● **Task brief**
Filter these entries down to lines holding "constraint".

■ ■ ■ ■ ■ ■ ■

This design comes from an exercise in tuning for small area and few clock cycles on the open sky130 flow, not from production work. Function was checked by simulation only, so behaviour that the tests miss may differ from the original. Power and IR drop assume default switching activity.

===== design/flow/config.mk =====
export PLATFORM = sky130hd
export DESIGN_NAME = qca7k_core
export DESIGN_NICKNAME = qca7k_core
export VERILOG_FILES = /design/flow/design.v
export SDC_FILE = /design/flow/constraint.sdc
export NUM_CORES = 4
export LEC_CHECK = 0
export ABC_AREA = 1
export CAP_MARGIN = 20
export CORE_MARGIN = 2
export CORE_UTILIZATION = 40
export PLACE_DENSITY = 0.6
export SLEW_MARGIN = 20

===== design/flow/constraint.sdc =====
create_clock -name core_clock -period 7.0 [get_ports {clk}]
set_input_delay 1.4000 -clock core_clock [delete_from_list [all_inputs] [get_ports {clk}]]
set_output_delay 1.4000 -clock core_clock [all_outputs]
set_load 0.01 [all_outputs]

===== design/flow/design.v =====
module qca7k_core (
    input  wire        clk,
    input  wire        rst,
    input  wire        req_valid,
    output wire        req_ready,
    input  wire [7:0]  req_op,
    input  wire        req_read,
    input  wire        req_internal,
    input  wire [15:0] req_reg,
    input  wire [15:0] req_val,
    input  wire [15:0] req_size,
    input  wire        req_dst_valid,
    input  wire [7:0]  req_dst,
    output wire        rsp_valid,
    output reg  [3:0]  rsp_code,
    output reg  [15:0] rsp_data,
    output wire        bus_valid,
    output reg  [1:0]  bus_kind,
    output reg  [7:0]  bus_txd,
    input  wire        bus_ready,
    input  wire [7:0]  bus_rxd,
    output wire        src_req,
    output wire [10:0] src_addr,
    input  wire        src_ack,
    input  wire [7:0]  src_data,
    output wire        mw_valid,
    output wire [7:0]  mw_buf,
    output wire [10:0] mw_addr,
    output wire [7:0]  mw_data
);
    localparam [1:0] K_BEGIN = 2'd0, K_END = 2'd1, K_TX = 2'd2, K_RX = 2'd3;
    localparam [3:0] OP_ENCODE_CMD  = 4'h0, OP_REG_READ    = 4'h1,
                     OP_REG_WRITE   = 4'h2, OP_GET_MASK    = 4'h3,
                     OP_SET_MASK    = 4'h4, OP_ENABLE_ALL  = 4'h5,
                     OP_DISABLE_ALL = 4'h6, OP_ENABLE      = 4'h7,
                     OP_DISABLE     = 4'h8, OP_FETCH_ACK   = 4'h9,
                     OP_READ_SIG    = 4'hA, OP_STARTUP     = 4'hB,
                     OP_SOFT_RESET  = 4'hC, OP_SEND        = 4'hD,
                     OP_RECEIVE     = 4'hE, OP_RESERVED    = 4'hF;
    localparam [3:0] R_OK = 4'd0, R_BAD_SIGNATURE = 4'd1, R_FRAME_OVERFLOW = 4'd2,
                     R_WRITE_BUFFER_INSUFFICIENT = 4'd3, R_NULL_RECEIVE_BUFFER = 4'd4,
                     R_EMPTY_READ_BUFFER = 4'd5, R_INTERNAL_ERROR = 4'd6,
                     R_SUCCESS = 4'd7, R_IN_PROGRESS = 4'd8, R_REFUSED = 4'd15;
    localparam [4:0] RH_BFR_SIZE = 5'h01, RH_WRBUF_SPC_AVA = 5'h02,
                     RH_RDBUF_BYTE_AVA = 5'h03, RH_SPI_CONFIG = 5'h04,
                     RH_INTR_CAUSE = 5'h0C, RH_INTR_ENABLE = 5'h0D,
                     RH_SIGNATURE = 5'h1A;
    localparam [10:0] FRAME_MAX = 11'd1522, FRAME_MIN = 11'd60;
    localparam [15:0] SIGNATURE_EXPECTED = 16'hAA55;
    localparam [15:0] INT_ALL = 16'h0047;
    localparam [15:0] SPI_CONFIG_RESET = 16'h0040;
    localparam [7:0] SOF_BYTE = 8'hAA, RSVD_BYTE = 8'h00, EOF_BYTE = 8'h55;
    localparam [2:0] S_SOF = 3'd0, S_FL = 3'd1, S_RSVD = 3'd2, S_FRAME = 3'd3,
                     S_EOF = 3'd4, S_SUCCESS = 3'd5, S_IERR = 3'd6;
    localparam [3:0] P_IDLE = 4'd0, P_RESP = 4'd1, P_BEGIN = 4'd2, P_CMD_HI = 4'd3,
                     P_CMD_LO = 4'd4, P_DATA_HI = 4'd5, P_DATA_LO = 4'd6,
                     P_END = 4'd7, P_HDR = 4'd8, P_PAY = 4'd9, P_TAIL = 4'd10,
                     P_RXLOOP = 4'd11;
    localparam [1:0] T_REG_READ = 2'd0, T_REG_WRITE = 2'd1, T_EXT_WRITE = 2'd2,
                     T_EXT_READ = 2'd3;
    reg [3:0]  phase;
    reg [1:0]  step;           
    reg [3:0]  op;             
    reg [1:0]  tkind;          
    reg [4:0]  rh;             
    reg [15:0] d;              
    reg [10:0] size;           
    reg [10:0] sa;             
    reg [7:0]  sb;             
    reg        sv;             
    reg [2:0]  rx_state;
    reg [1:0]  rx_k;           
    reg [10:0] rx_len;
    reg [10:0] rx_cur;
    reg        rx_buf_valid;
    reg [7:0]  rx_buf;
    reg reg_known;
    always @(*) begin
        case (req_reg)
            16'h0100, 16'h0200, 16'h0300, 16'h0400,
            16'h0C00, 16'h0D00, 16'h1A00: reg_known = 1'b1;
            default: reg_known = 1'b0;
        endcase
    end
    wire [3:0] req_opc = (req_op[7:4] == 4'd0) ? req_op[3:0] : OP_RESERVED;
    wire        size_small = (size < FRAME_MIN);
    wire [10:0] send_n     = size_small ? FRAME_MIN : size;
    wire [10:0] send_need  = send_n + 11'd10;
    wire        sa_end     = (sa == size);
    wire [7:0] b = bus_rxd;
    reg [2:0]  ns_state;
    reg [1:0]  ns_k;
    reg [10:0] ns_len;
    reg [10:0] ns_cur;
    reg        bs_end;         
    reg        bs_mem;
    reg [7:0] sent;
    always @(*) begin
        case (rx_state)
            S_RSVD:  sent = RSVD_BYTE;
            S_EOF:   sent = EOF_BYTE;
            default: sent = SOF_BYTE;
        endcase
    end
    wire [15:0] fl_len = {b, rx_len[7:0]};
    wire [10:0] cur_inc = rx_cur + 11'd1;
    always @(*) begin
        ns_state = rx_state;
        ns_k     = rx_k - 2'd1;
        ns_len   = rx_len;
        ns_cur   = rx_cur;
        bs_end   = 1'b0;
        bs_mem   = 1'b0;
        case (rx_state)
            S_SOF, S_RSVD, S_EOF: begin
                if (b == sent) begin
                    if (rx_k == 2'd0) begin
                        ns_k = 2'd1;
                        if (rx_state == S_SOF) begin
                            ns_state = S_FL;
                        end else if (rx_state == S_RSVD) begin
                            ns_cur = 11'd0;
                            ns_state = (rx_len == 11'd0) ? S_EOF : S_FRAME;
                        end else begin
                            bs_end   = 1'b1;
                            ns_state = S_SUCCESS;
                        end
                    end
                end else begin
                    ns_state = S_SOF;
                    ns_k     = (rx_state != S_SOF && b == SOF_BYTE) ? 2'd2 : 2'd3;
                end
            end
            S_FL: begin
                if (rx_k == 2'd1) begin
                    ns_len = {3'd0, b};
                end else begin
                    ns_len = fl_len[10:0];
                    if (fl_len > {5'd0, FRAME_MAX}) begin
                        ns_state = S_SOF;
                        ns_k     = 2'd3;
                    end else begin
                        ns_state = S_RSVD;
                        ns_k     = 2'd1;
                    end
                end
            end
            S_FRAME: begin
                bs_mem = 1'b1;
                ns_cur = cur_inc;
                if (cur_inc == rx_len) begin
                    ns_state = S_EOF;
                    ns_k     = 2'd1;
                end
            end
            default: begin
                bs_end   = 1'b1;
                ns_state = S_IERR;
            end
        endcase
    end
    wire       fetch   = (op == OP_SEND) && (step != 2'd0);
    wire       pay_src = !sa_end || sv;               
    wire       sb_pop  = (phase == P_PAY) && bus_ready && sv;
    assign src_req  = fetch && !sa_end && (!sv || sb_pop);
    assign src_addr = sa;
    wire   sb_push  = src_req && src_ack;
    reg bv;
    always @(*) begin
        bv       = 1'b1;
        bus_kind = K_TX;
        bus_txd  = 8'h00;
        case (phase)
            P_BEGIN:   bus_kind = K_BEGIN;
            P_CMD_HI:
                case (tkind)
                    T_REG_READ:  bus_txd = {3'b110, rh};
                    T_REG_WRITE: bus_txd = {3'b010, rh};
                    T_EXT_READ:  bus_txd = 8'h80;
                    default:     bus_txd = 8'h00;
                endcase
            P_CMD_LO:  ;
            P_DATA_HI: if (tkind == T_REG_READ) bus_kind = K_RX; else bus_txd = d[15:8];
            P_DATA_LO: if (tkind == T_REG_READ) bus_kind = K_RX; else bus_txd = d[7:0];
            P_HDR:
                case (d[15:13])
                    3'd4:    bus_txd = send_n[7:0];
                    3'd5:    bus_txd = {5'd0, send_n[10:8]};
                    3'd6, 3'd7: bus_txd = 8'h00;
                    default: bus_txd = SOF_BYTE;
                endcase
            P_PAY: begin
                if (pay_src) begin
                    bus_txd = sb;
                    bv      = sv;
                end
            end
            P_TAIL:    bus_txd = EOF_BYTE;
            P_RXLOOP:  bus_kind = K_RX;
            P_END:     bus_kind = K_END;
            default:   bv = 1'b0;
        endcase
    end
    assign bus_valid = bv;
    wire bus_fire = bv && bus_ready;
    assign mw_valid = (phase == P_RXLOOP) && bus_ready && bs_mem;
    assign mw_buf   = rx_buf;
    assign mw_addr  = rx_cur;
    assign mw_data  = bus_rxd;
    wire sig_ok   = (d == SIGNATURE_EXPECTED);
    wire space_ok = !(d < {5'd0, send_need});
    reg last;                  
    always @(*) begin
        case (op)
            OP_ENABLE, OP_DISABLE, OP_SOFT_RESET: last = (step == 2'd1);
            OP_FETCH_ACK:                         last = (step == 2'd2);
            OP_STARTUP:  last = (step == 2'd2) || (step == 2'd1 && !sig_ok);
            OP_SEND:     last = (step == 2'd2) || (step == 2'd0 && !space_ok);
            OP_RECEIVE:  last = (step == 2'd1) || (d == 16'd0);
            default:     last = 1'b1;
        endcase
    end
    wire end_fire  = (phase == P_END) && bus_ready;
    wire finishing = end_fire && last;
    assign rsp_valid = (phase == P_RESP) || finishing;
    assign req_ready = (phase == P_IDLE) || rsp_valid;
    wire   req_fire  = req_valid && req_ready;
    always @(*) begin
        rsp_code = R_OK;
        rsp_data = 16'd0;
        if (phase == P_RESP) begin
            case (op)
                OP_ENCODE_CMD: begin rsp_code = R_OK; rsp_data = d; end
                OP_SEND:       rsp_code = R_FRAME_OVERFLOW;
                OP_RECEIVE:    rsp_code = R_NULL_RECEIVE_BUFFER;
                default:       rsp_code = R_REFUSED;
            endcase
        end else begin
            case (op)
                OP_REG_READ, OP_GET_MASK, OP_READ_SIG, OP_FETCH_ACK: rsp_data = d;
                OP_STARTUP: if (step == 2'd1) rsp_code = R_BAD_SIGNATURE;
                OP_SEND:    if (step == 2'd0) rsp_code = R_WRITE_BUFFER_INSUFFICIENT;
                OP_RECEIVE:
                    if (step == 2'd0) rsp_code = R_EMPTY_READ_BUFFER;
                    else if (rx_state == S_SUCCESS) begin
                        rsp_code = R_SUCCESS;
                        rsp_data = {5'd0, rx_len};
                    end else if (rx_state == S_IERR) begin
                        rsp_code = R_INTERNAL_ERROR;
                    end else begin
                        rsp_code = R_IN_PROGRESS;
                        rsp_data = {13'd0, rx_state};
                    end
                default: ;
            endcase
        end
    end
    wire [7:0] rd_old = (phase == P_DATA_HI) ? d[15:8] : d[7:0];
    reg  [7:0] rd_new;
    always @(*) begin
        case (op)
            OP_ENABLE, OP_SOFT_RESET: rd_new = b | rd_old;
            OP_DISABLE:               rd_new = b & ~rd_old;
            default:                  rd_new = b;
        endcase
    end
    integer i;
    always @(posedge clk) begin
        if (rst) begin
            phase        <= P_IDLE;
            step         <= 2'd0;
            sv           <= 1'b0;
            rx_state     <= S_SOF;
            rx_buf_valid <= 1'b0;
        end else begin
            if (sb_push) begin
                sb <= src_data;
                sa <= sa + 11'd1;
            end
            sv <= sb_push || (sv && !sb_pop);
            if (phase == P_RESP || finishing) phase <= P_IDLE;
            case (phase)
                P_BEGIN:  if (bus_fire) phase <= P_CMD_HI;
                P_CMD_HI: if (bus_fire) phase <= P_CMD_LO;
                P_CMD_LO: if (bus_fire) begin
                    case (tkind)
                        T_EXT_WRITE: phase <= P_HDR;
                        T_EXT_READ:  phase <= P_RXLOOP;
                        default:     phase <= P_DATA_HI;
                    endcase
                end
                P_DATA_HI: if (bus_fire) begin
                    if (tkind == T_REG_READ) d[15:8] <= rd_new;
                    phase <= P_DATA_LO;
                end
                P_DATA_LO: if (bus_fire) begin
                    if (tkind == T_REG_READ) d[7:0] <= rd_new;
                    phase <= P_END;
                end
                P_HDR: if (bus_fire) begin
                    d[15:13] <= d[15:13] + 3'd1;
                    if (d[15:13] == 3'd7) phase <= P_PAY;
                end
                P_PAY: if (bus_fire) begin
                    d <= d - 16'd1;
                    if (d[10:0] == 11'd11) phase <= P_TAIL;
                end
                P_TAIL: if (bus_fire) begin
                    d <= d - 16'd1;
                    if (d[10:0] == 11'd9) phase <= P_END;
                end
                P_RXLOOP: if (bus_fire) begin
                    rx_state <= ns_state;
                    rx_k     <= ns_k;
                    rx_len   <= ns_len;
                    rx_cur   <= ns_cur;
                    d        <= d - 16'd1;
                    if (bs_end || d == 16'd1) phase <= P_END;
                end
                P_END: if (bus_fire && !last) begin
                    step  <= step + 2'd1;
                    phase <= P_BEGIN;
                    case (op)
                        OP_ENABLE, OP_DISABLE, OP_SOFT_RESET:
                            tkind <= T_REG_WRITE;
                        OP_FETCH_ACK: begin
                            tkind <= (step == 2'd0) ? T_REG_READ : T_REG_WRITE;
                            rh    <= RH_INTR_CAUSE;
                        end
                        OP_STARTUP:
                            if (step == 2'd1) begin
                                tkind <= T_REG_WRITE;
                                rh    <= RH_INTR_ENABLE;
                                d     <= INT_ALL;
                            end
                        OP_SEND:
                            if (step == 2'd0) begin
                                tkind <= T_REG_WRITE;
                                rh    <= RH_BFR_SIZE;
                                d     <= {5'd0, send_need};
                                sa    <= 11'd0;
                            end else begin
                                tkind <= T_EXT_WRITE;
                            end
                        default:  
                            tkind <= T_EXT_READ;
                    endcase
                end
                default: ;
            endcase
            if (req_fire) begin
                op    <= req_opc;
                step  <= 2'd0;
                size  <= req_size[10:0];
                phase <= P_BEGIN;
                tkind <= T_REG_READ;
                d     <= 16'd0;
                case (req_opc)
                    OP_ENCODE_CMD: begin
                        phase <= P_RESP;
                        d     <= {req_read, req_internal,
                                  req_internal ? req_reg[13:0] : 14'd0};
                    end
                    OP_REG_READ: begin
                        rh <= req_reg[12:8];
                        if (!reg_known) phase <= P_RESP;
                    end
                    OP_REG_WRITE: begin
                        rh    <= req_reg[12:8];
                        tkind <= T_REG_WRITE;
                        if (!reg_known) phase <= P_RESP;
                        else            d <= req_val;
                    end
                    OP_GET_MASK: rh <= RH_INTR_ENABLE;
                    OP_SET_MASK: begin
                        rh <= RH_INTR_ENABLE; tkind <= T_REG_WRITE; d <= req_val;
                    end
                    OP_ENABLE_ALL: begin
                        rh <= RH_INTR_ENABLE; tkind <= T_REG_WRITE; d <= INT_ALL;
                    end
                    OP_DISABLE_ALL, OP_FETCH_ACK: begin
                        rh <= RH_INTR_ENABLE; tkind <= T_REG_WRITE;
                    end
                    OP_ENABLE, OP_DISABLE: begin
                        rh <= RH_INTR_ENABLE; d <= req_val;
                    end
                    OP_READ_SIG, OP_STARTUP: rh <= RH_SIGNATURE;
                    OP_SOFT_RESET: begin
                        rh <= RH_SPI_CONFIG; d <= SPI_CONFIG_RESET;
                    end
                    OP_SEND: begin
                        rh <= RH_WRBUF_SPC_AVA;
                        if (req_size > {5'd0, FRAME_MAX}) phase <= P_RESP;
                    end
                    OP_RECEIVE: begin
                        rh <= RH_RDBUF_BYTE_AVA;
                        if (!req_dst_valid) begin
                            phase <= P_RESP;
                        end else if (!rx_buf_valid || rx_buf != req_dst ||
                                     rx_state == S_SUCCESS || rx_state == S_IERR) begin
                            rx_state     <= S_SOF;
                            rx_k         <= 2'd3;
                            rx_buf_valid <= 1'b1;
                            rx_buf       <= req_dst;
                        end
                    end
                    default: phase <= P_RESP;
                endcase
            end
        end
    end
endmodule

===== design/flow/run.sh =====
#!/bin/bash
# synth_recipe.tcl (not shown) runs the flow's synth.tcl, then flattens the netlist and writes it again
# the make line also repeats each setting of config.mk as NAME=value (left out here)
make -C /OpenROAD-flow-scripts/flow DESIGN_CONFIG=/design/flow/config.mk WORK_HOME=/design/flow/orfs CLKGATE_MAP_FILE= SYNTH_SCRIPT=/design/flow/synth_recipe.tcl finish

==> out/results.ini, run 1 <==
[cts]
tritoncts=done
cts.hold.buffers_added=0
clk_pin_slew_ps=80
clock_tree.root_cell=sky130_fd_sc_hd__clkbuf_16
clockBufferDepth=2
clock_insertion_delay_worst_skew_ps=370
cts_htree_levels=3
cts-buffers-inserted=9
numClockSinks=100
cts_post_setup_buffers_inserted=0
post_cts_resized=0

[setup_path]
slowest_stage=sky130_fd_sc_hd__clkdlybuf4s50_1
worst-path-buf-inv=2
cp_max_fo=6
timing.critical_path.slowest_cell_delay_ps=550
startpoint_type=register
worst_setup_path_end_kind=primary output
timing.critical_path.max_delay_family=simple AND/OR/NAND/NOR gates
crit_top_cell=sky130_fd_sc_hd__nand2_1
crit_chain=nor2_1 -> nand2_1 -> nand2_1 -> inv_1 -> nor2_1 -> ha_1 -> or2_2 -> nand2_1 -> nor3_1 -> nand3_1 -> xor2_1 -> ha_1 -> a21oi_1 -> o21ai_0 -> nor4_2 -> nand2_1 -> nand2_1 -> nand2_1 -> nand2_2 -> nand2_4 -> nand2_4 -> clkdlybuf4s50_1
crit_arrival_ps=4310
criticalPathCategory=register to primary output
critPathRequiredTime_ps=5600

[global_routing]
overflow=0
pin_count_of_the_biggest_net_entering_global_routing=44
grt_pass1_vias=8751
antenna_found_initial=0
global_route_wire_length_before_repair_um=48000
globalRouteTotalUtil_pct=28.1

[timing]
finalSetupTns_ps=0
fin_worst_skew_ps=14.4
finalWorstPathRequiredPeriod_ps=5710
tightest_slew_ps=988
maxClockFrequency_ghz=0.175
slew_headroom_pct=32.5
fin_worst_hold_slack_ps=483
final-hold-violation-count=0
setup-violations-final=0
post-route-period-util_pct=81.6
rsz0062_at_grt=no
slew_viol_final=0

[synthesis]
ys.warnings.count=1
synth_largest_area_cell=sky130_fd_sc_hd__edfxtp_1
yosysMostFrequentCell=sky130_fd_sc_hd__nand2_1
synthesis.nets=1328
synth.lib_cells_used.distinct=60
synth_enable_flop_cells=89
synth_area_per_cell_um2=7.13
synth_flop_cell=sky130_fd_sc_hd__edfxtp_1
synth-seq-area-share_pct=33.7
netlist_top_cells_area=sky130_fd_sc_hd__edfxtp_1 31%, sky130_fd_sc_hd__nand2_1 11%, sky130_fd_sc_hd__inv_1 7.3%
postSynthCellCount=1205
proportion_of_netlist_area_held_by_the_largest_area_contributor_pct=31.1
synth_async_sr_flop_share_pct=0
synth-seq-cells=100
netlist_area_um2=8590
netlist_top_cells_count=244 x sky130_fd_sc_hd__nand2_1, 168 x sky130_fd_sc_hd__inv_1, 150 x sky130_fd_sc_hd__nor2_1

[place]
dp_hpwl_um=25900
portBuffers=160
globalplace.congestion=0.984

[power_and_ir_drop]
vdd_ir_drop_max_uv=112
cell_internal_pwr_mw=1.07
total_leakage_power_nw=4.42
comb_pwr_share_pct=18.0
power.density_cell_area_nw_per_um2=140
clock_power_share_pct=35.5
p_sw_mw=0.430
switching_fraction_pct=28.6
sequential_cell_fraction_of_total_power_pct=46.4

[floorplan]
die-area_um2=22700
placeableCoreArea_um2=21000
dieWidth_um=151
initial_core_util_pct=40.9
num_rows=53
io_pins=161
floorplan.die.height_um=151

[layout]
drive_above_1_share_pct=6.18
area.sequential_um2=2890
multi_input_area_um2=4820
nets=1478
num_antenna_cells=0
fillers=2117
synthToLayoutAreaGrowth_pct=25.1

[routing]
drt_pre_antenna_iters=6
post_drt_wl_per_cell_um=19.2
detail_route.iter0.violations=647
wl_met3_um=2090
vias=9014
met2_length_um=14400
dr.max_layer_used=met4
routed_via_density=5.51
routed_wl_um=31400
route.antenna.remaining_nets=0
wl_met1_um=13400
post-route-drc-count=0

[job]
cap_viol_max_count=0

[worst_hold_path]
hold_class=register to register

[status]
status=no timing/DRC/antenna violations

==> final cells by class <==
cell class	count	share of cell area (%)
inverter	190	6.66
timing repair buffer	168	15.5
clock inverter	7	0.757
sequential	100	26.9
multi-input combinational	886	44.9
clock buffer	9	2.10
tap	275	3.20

■ ■ ■ ■ ■ ■ ■

● **Exercise output**
export SDC_FILE = /design/flow/constraint.sdc
===== design/flow/constraint.sdc =====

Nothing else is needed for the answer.